<file path="src/iac_pkg.sv">
package iac_pkg;

	// Register offsets on the plain register port (byte addresses).
	localparam logic [7:0] OFF_ENABLE   = 8'h00;
	localparam logic [7:0] OFF_FLAG     = 8'h04;
	localparam logic [7:0] OFF_LEVEL    = 8'h08;
	localparam logic [7:0] OFF_MODE     = 8'h0c;
	localparam logic [7:0] OFF_EVT_STAT = 8'h10;
	localparam logic [7:0] OFF_EVT_MASK = 8'h14;
	localparam logic [7:0] OFF_LAST_ACC = 8'h18;

	// Values after reset.
	localparam logic [31:0] RST_ENABLE   = 32'h0000_0000;
	localparam logic [31:0] RST_LEVEL    = 32'h0000_0000;
	localparam logic [1:0]  RST_MODE     = 2'h0;
	localparam logic [3:0]  RST_EVT_MASK = 4'h0;

	// Mode register field positions.
	localparam int MODE_MASK0_POS = 0;
	localparam int MODE_MASK1_POS = 1;

	// Event status bit positions.
	localparam int EVT_W          = 4;
	localparam int EVT_ACCEPT     = 0;
	localparam int EVT_NMI_BREAK  = 1;
	localparam int EVT_DISCARD    = 2;
	localparam int EVT_DEFER      = 3;

	// Vector numbering: fixed sources first, peripherals follow.
	localparam int         VEC_W      = 6;
	localparam logic [5:0] VEC_NMI    = 6'h00;
	localparam logic [5:0] VEC_ABRK   = 6'h01;
	localparam logic [5:0] VEC_PERIPH = 6'h02;

	// Each peripheral source carries a two-bit mask level.
	localparam int LEVEL_W = 2;
	localparam int PC_W    = 16;

	// Class of the instruction that the core reports at its end.
	typedef enum logic [2:0] {
		IAC_INSN_PLAIN    = 3'b000,
		IAC_INSN_MASK_CHG = 3'b001,
		IAC_INSN_BLK_BYTE = 3'b010,
		IAC_INSN_BLK_WORD = 3'b011
	} iac_insn_t;

	// Acceptance sequencing states.
	typedef enum logic [1:0] {
		IAC_ST_IDLE  = 2'b00,
		IAC_ST_STACK = 2'b01
	} iac_state_t;

	// Status that the core hands to the block every cycle.
	typedef struct packed {
		logic            insn_end;
		iac_insn_t       insn_cls;
		logic            blk_word_busy;
		logic            blk_byte_busy;
		logic            xfer_break;
		logic            stack_done;
		logic            ccr_mask;
		logic [PC_W-1:0] next_pc;
	} iac_core_t;

	// Acceptance handed to the core.
	typedef struct packed {
		logic             valid;
		logic             is_nmi;
		logic             ret_next;
		logic [VEC_W-1:0] vector;
		logic [PC_W-1:0]  ret_pc;
	} iac_accept_t;

endpackage : iac_pkg

</file>
<file path="src/iac_sync3.sv">
`timescale 1ns/1ps
// Three-stage synchroniser; the output moves only once stages two and three agree.
module iac_sync3 (
	input  wire logic i_sys_clk,
	input  wire logic i_nrst,
	input  wire logic i_async,
	output logic      o_level
);
	logic s1_reg;
	logic s2_reg;
	logic s3_reg;

	// The first stage feeds only the second, so metastability stays contained.
	always_ff @(posedge i_sys_clk or negedge i_nrst) begin
		if (!i_nrst) begin
			s1_reg  <= 1'b0;
			s2_reg  <= 1'b0;
			s3_reg  <= 1'b0;
			o_level <= 1'b0;
		end else begin
			s1_reg <= i_async;
			s2_reg <= s1_reg;
			s3_reg <= s2_reg;
			if (s2_reg == s3_reg) begin
				o_level <= s3_reg;
			end
		end
	end
endmodule : iac_sync3

</file>
<file path="src/iac_prio.sv">
`timescale 1ns/1ps
// Fixed priority picker: the lowest set index wins.
module iac_prio #(
	parameter int W = 8
) (
	input  wire logic [W-1:0]         i_req,
	output logic                      o_found,
	output logic [$clog2(W+1)-1:0]    o_idx,
	output logic [W-1:0]              o_onehot
);
	// Scan from the top so that the lowest index is written last.
	always_comb begin
		o_found  = 1'b0;
		o_idx    = '0;
		o_onehot = '0;
		for (int i = W - 1; i >= 0; i--) begin
			if (i_req[i]) begin
				o_found  = 1'b1;
				o_idx    = i[$clog2(W+1)-1:0];
				o_onehot = '0;
				o_onehot[i] = 1'b1;
			end
		end
	end
endmodule : iac_prio

</file>
<file path="src/iac_top.sv">
`timescale 1ns/1ps
// Function
// - Clearing an enable bit takes effect only after the clearing instruction ends, so a request raised during it is still taken.
// - If a higher-priority request is pending at that boundary, it is served and the racing lower one is dropped.
// - Clearing a source flag to zero behaves the same way as clearing its enable bit.
// - A clear done while the request is masked causes no race and no exception handling.
// - After a mask-changing instruction the next instruction always runs before a pending interrupt is taken.
// - The mask level of a new request is resolved before the request is forwarded to the core.
// - During a byte-count block move nothing, not even the non-maskable request, is accepted until the move ends.
// - During a word-count block move every maskable request waits until the move ends.
// - A non-maskable request during a word-count block move is taken at a break between transfer cycles.
// - When a word-count block move is broken that way, the saved return address is that of the next instruction.
// - A clear done with the global mask bit at zero that meets a request still yields exception handling afterwards.
// - With the global mask bit set, all requests except the non-maskable one and the address break wait.
// - An accepted request starts exception handling only once the current instruction has completed, except a non-maskable break inside a word-count block move.
// - After the core stacks the program counter and condition code, the global mask bit is set.
module iac_top
	import iac_pkg::*;
#(
	parameter int NUM_SRC = 8
) (
	input  wire logic               i_sys_clk,
	input  wire logic               i_nrst,
	input  wire logic [7:0]         i_addr,
	input  wire logic [31:0]        i_wdata,
	input  wire logic               i_wr,
	input  wire logic               i_rd,
	output logic      [31:0]        o_rdata,
	input  wire logic [NUM_SRC-1:0] i_src_raise,
	input  wire logic               i_nmi_pin,
	input  wire logic               i_abrk_req,
	input  wire iac_core_t          i_core,
	output iac_accept_t             o_accept,
	output logic      [NUM_SRC-1:0] o_req_fwd,
	output logic                    o_set_mask,
	output logic                    o_irq
);
	localparam int IDX_W = $clog2(NUM_SRC + 1);

	// The level field packs two bits per source into one 32-bit word.
	if (NUM_SRC < 1 || NUM_SRC > 16) begin : g_bad_num_src
		$error("NUM_SRC must lie between 1 and 16");
	end

	// Committed state used for acceptance, and the software view written now.
	// Keeping two copies is what lets a clear lose a race against a request raised in
	// the same instruction, at the cost of a second register per enable bit.
	logic [NUM_SRC-1:0]         en_reg;
	logic [NUM_SRC-1:0]         en_shadow_reg;
	logic [NUM_SRC-1:0]         en_shadow_next;
	logic [NUM_SRC-1:0]         flag_reg;
	logic [NUM_SRC-1:0]         flag_next;
	logic [NUM_SRC-1:0]         clr_pend_reg;
	logic [NUM_SRC-1:0]         clr_pend_next;
	logic [2*NUM_SRC-1:0]       level_reg;
	logic [1:0]                 mode_reg;
	logic [NUM_SRC-1:0]         pend_reg;
	logic                       nmi_pend_reg;
	logic                       abrk_pend_reg;
	logic                       nmi_seen_reg;
	iac_state_t                 state_reg;
	iac_state_t                 state_next;
	logic [EVT_W-1:0]           evt_stat_reg;
	logic [EVT_W-1:0]           evt_mask_reg;
	logic [VEC_W-1:0]           last_vec_reg;

	// Register port decode.
	// The port never stalls, so every hit is a plain compare against the package offsets.
	// An address that hits nothing ignores writes and reads back as zero.
	wire hit_enable = (i_addr == OFF_ENABLE);
	wire hit_flag   = (i_addr == OFF_FLAG);
	wire hit_level  = (i_addr == OFF_LEVEL);
	wire hit_mode   = (i_addr == OFF_MODE);
	wire hit_stat   = (i_addr == OFF_EVT_STAT);
	wire hit_mask   = (i_addr == OFF_EVT_MASK);
	wire hit_last   = (i_addr == OFF_LAST_ACC);
	wire wr_enable  = i_wr && hit_enable;
	wire wr_flag    = i_wr && hit_flag;
	wire rd_stat    = i_rd && hit_stat;

	// Synchronised non-maskable pin; a rising edge latches a request.
	// The pin is asynchronous and passes four flops, which costs a few cycles of latency
	// that the same-clock sources never pay.
	wire nmi_level;
	iac_sync3 u_nmi_sync (
		.i_sys_clk (i_sys_clk),
		.i_nrst    (i_nrst),
		.i_async   (i_nmi_pin),
		.o_level   (nmi_level)
	);
	wire nmi_rise = nmi_level && !nmi_seen_reg;

	// Software writes gather here and reach the committed copies only at the boundary.
	// A write in the very cycle of the instruction end still counts toward that end.
	// Flag clears are remembered as a pending mask, since a clear must not erase a raise
	// that arrives while the clearing instruction is still running.
	wire [NUM_SRC-1:0] flag_wr_clr = wr_flag ? ~i_wdata[NUM_SRC-1:0] : '0;
	assign en_shadow_next = wr_enable ? i_wdata[NUM_SRC-1:0] : en_shadow_reg;
	assign clr_pend_next  = i_core.insn_end ? '0 : (clr_pend_reg | flag_wr_clr);
	wire [NUM_SRC-1:0] clr_commit = clr_pend_reg | flag_wr_clr;

	// Mask level resolution per source.
	// The higher mode bit wins when both are set, matching the stricter of the two levels.
	// Only peripheral sources carry a level; the fixed sources bypass this stage.
	logic [NUM_SRC-1:0] level_ok;
	always_comb begin
		for (int i = 0; i < NUM_SRC; i++) begin
			if (mode_reg[MODE_MASK1_POS]) begin
				level_ok[i] = (level_reg[2*i +: 2] > 2'h1);
			end else if (mode_reg[MODE_MASK0_POS]) begin
				level_ok[i] = (level_reg[2*i +: 2] > 2'h0);
			end else begin
				level_ok[i] = 1'b1;
			end
		end
	end

	// A global mask bit holds every peripheral request but not the two fixed ones.
	// A held request keeps its flag, so it is taken once the mask bit falls again.
	// The resolved word is registered before use, which spends one cycle per new request.
	wire [NUM_SRC-1:0] resolved = (flag_reg & en_reg & level_ok) & {NUM_SRC{!i_core.ccr_mask}};

	// Candidates use the committed copies, which still carry the pre-write values.
	// The global mask is read live here, so a masked core takes no peripheral request at this boundary
	// and a clear done under the mask never turns into a race.
	wire [NUM_SRC-1:0] cand = pend_reg & flag_reg & en_reg & {NUM_SRC{!i_core.ccr_mask}};

	wire               prio_found;
	wire [IDX_W-1:0]   prio_idx;
	wire [NUM_SRC-1:0] prio_onehot;
	iac_prio #(
		.W (NUM_SRC)
	) u_prio (
		.i_req    (cand),
		.o_found  (prio_found),
		.o_idx    (prio_idx),
		.o_onehot (prio_onehot)
	);

	// Acceptance decisions.
	// A word move may be broken only by the non-maskable request, and only at a break
	// between transfers; every other request waits for an instruction end.
	// The fixed priority is non-maskable, then address break, then peripherals.
	wire idle         = (state_reg == IAC_ST_IDLE);
	wire boundary     = i_core.insn_end && idle;
	// The class reported with the instruction end tells whether the mask just changed.
	// The hold-off covers the non-maskable request too, so the next instruction always runs.
	wire defer_now    = (i_core.insn_cls == IAC_INSN_MASK_CHG);
	wire any_pending  = nmi_pend_reg || abrk_pend_reg || prio_found;
	wire take_nmi_brk = idle && nmi_pend_reg && i_core.blk_word_busy && i_core.xfer_break;
	wire take_bound   = boundary && !defer_now && any_pending && !take_nmi_brk;
	wire take_any     = take_nmi_brk || take_bound;
	wire take_nmi     = take_nmi_brk || (take_bound && nmi_pend_reg);
	wire take_abrk    = take_bound && !nmi_pend_reg && abrk_pend_reg;
	wire take_periph  = take_bound && !nmi_pend_reg && !abrk_pend_reg;

	// Racing sources: being disabled or cleared now and not the winner.
	// A loser is dropped rather than queued: its enable or flag is already gone once this
	// boundary passes, so only the discard event records that it ever raced.
	wire [NUM_SRC-1:0] racing = cand & ((en_reg & ~en_shadow_next) | clr_commit);
	wire [NUM_SRC-1:0] lost   = take_periph ? (racing & ~prio_onehot) : (take_bound ? racing : '0);

	logic [VEC_W-1:0] take_vec;
	always_comb begin
		if (take_nmi) begin
			take_vec = VEC_NMI;
		end else if (take_abrk) begin
			take_vec = VEC_ABRK;
		end else begin
			take_vec = VEC_PERIPH + VEC_W'(prio_idx);
		end
	end

	// Events that latch into the status register.
	logic [EVT_W-1:0] evt_set;
	always_comb begin
		evt_set                = '0;
		evt_set[EVT_ACCEPT]    = take_any;
		evt_set[EVT_NMI_BREAK] = take_nmi_brk;
		evt_set[EVT_DISCARD]   = |lost;
		evt_set[EVT_DEFER]     = boundary && defer_now && any_pending;
	end

	// Next flag value: a raise in the clearing cycle wins over the clear.
	// Clears land only at an instruction end; at any other cycle the flag just collects raises.
	// Acceptance itself never clears a flag, which is left to the handler.
	assign flag_next = (i_core.insn_end ? (flag_reg & ~clr_commit) : flag_reg) | i_src_raise;

	// Acceptance sequencing.
	// The stacking state blocks a second accept until the core reports the stack written.
	always_comb begin
		case (state_reg)
			IAC_ST_IDLE: begin
				state_next = take_any ? IAC_ST_STACK : IAC_ST_IDLE;
			end
			IAC_ST_STACK: begin
				state_next = i_core.stack_done ? IAC_ST_IDLE : IAC_ST_STACK;
			end
			default: begin
				state_next = IAC_ST_IDLE;
			end
		endcase
	end

	// Read data mux.
	logic [31:0] rd_mux;
	always_comb begin
		rd_mux = 32'h0000_0000;
		if (hit_enable) begin
			rd_mux[NUM_SRC-1:0] = en_shadow_reg;
		end else if (hit_flag) begin
			rd_mux[NUM_SRC-1:0] = flag_reg & ~clr_pend_reg;
		end else if (hit_level) begin
			rd_mux[2*NUM_SRC-1:0] = level_reg;
		end else if (hit_mode) begin
			rd_mux[1:0] = mode_reg;
		end else if (hit_stat) begin
			rd_mux[EVT_W-1:0] = evt_stat_reg;
		end else if (hit_mask) begin
			rd_mux[EVT_W-1:0] = evt_mask_reg;
		end else if (hit_last) begin
			rd_mux[VEC_W-1:0] = last_vec_reg;
		end
	end

	// Software-visible configuration.
	always_ff @(posedge i_sys_clk or negedge i_nrst) begin
		if (!i_nrst) begin
			en_shadow_reg <= RST_ENABLE[NUM_SRC-1:0];
			level_reg     <= RST_LEVEL[2*NUM_SRC-1:0];
			mode_reg      <= RST_MODE;
			evt_mask_reg  <= RST_EVT_MASK;
			clr_pend_reg  <= '0;
		end else begin
			en_shadow_reg <= en_shadow_next;
			clr_pend_reg  <= clr_pend_next;
			if (i_wr && hit_level) begin
				level_reg <= i_wdata[2*NUM_SRC-1:0];
			end
			if (i_wr && hit_mode) begin
				mode_reg <= i_wdata[1:0];
			end
			if (i_wr && hit_mask) begin
				evt_mask_reg <= i_wdata[EVT_W-1:0];
			end
		end
	end

	// Committed enables move only at the instruction end; flags collect raises every cycle and take clears at the end.
	always_ff @(posedge i_sys_clk or negedge i_nrst) begin
		if (!i_nrst) begin
			en_reg   <= RST_ENABLE[NUM_SRC-1:0];
			flag_reg <= '0;
		end else begin
			flag_reg <= flag_next;
			if (i_core.insn_end) begin
				en_reg <= en_shadow_next;
			end
		end
	end

	// Resolved requests take two cycles before they are forwarded.
	always_ff @(posedge i_sys_clk or negedge i_nrst) begin
		if (!i_nrst) begin
			pend_reg  <= '0;
			o_req_fwd <= '0;
		end else begin
			pend_reg  <= resolved;
			o_req_fwd <= pend_reg;
		end
	end

	// Fixed sources stay pending until taken; a new edge wins over the take.
	always_ff @(posedge i_sys_clk or negedge i_nrst) begin
		if (!i_nrst) begin
			nmi_pend_reg  <= 1'b0;
			abrk_pend_reg <= 1'b0;
			nmi_seen_reg  <= 1'b0;
		end else begin
			nmi_seen_reg  <= nmi_level;
			nmi_pend_reg  <= nmi_rise || (nmi_pend_reg && !take_nmi);
			abrk_pend_reg <= i_abrk_req || (abrk_pend_reg && !take_abrk);
		end
	end

	// Byte moves report no transfer break, so only their end can be a boundary.
	// Word moves let only the non-maskable request break in; the return address
	// the core offers there already points past the move.
	always_ff @(posedge i_sys_clk or negedge i_nrst) begin
		if (!i_nrst) begin
			state_reg <= IAC_ST_IDLE;
			o_accept  <= '0;
		end else begin
			state_reg       <= state_next;
			o_accept.valid  <= take_any;
			o_accept.is_nmi <= take_nmi;
			o_accept.ret_next <= take_nmi_brk;
			if (take_any) begin
				o_accept.vector <= take_vec;
				o_accept.ret_pc <= i_core.next_pc;
			end
		end
	end

	// The core raises the mask bit once stacking is done.
	// Raising it only after the stack write keeps the saved condition code unmasked,
	// so a return from the handler restores the mask state of the interrupted code.
	always_ff @(posedge i_sys_clk or negedge i_nrst) begin
		if (!i_nrst) begin
			o_set_mask <= 1'b0;
		end else begin
			o_set_mask <= (state_reg == IAC_ST_STACK) && i_core.stack_done;
		end
	end

	// Event status: a read clears, but an event in the same cycle survives.
	// Letting the set win means a read can never swallow an event it did not report.
	// The last vector is kept for software that wants to see what was taken.
	always_ff @(posedge i_sys_clk or negedge i_nrst) begin
		if (!i_nrst) begin
			evt_stat_reg <= '0;
			last_vec_reg <= '0;
		end else begin
			evt_stat_reg <= (rd_stat ? '0 : evt_stat_reg) | evt_set;
			if (take_any) begin
				last_vec_reg <= take_vec;
			end
		end
	end

	// Read data and interrupt line, both registered.
	// The line uses the next status value, so it follows a read clear without a lag cycle.
	// Read data are zero outside the answer cycle so a bus OR of several slaves stays clean.
	always_ff @(posedge i_sys_clk or negedge i_nrst) begin
		if (!i_nrst) begin
			o_rdata <= 32'h0000_0000;
			o_irq   <= 1'b0;
		end else begin
			o_rdata <= i_rd ? rd_mux : 32'h0000_0000;
			o_irq   <= |(((rd_stat ? '0 : evt_stat_reg) | evt_set) & evt_mask_reg);
		end
	end
endmodule : iac_top

</file>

-=-=-=-=-

■ Exercise ■
A line qualifies when it holds the word "carry"; report all qualifying lines from the records above.

■ Finished exercise ■
	// Only peripheral sources carry a level; the fixed sources bypass this stage.
	// Candidates use the committed copies, which still carry the pre-write values.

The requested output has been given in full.